Source material »
## src/rtl/parity_pkg.sv

```systemverilog
// rtl/parity_pkg.sv - shared parity types, defaults and the parity helper
package parity_pkg;

   localparam int DEFAULT_DW   = 8;
   localparam int DEFAULT_NREQ = 4;
   localparam int MAX_DW       = 64;

   typedef enum logic {ST_IDLE, ST_HOLD} state_t;

   // Zero-extension of the word leaves its XOR-reduction unchanged.
   function automatic logic parity_calc(input logic [MAX_DW-1:0] word, input logic odd);
      return (^word) ^ odd;
   endfunction

endpackage

```

## src/rtl/rr_arbiter.sv

```systemverilog
// rtl/rr_arbiter.sv - round-robin search from rr_ptr upward with wrap to 0
module rr_arbiter #(
   parameter int NREQ = 4,
   parameter int IDW  = $clog2(NREQ)
) (
   input  logic [NREQ-1:0] req,
   input  logic [IDW-1:0]  rr_ptr,
   input  logic            en,
   output logic [NREQ-1:0] gnt,
   output logic [IDW-1:0]  winner
);

   logic found;
   int   idx;

   always_comb begin
      gnt    = '0;
      winner = '0;
      found  = 1'b0;
      idx    = 0;
      for (int k = 0; k < NREQ; k++) begin
         idx = int'(rr_ptr) + k;
         if (idx >= NREQ) idx = idx - NREQ;
         if (!found && req[idx]) begin
            found  = 1'b1;
            winner = IDW'(idx);
         end
      end
      if (en && found) gnt[winner] = 1'b1;
   end

endmodule

```

## src/rtl/parity_rr_sched.sv

```systemverilog
// rtl/parity_rr_sched.sv - round-robin sharing of one byte-parity engine
module parity_rr_sched
   import parity_pkg::*;
#(
   parameter int NREQ = DEFAULT_NREQ,
   parameter int DW   = DEFAULT_DW,
   parameter int IDW  = $clog2(NREQ)
) (
   input  logic               clk,
   input  logic               rst,
   input  logic [NREQ-1:0]    req,
   input  logic [NREQ*DW-1:0] data,
   input  logic               odd_mode,
   output logic [NREQ-1:0]    gnt,
   output logic               out_valid,
   output logic [IDW-1:0]     out_id,
   output logic               out_parity,
   output logic [DW-1:0]      out_data,
   input  logic               out_ready
);

   state_t         state_q, state_d;
   logic [IDW-1:0] rr_ptr;
   logic [IDW-1:0] winner;
   logic [DW-1:0]  win_word;
   logic           arb_en;
   logic           load;

   // A draining result frees the engine in the same cycle, so accept overlaps drain.
   assign arb_en   = !rst && ((state_q == ST_IDLE) || out_ready);
   assign win_word = data[winner*DW +: DW];
   assign load     = |gnt;
   assign out_valid = (state_q == ST_HOLD);

   rr_arbiter #(.NREQ(NREQ), .IDW(IDW)) u_arb (
      .req    (req),
      .rr_ptr (rr_ptr),
      .en     (arb_en),
      .gnt    (gnt),
      .winner (winner)
   );

   always_comb begin
      state_d = state_q;
      case (state_q)
         ST_IDLE: if (load) state_d = ST_HOLD;
         ST_HOLD: if (out_ready && !load) state_d = ST_IDLE;
         default: state_d = ST_IDLE;
      endcase
   end

   always_ff @(posedge clk) begin
      if (rst) begin
         state_q    <= ST_IDLE;
         rr_ptr     <= '0;
         out_id     <= '0;
         out_data   <= '0;
         out_parity <= 1'b0;
      end else begin
         state_q <= state_d;
         if (load) begin
            out_data   <= win_word;
            out_id     <= winner;
            out_parity <= parity_calc(MAX_DW'(win_word), odd_mode);
            rr_ptr     <= (winner == IDW'(NREQ-1)) ? '0 : winner + 1'b1;
         end
      end
   end

endmodule

```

Instructions for the task »
Exact copies of all the entries above are to be printed.

Output below »
## src/rtl/parity_pkg.sv

```systemverilog
// rtl/parity_pkg.sv - shared parity types, defaults and the parity helper
package parity_pkg;

   localparam int DEFAULT_DW   = 8;
   localparam int DEFAULT_NREQ = 4;
   localparam int MAX_DW       = 64;

   typedef enum logic {ST_IDLE, ST_HOLD} state_t;

   // Zero-extension of the word leaves its XOR-reduction unchanged.
   function automatic logic parity_calc(input logic [MAX_DW-1:0] word, input logic odd);
      return (^word) ^ odd;
   endfunction

endpackage

```

## src/rtl/rr_arbiter.sv

```systemverilog
// rtl/rr_arbiter.sv - round-robin search from rr_ptr upward with wrap to 0
module rr_arbiter #(
   parameter int NREQ = 4,
   parameter int IDW  = $clog2(NREQ)
) (
   input  logic [NREQ-1:0] req,
   input  logic [IDW-1:0]  rr_ptr,
   input  logic            en,
   output logic [NREQ-1:0] gnt,
   output logic [IDW-1:0]  winner
);

   logic found;
   int   idx;

   always_comb begin
      gnt    = '0;
      winner = '0;
      found  = 1'b0;
      idx    = 0;
      for (int k = 0; k < NREQ; k++) begin
         idx = int'(rr_ptr) + k;
         if (idx >= NREQ) idx = idx - NREQ;
         if (!found && req[idx]) begin
            found  = 1'b1;
            winner = IDW'(idx);
         end
      end
      if (en && found) gnt[winner] = 1'b1;
   end

endmodule

```

## src/rtl/parity_rr_sched.sv

```systemverilog
// rtl/parity_rr_sched.sv - round-robin sharing of one byte-parity engine
module parity_rr_sched
   import parity_pkg::*;
#(
   parameter int NREQ = DEFAULT_NREQ,
   parameter int DW   = DEFAULT_DW,
   parameter int IDW  = $clog2(NREQ)
) (
   input  logic               clk,
   input  logic               rst,
   input  logic [NREQ-1:0]    req,
   input  logic [NREQ*DW-1:0] data,
   input  logic               odd_mode,
   output logic [NREQ-1:0]    gnt,
   output logic               out_valid,
   output logic [IDW-1:0]     out_id,
   output logic               out_parity,
   output logic [DW-1:0]      out_data,
   input  logic               out_ready
);

   state_t         state_q, state_d;
   logic [IDW-1:0] rr_ptr;
   logic [IDW-1:0] winner;
   logic [DW-1:0]  win_word;
   logic           arb_en;
   logic           load;

   // A draining result frees the engine in the same cycle, so accept overlaps drain.
   assign arb_en   = !rst && ((state_q == ST_IDLE) || out_ready);
   assign win_word = data[winner*DW +: DW];
   assign load     = |gnt;
   assign out_valid = (state_q == ST_HOLD);

   rr_arbiter #(.NREQ(NREQ), .IDW(IDW)) u_arb (
      .req    (req),
      .rr_ptr (rr_ptr),
      .en     (arb_en),
      .gnt    (gnt),
      .winner (winner)
   );

   always_comb begin
      state_d = state_q;
      case (state_q)
         ST_IDLE: if (load) state_d = ST_HOLD;
         ST_HOLD: if (out_ready && !load) state_d = ST_IDLE;
         default: state_d = ST_IDLE;
      endcase
   end

   always_ff @(posedge clk) begin
      if (rst) begin
         state_q    <= ST_IDLE;
         rr_ptr     <= '0;
         out_id     <= '0;
         out_data   <= '0;
         out_parity <= 1'b0;
      end else begin
         state_q <= state_d;
         if (load) begin
            out_data   <= win_word;
            out_id     <= winner;
            out_parity <= parity_calc(MAX_DW'(win_word), odd_mode);
            rr_ptr     <= (winner == IDW'(NREQ-1)) ? '0 : winner + 1'b1;
         end
      end
   end

endmodule

```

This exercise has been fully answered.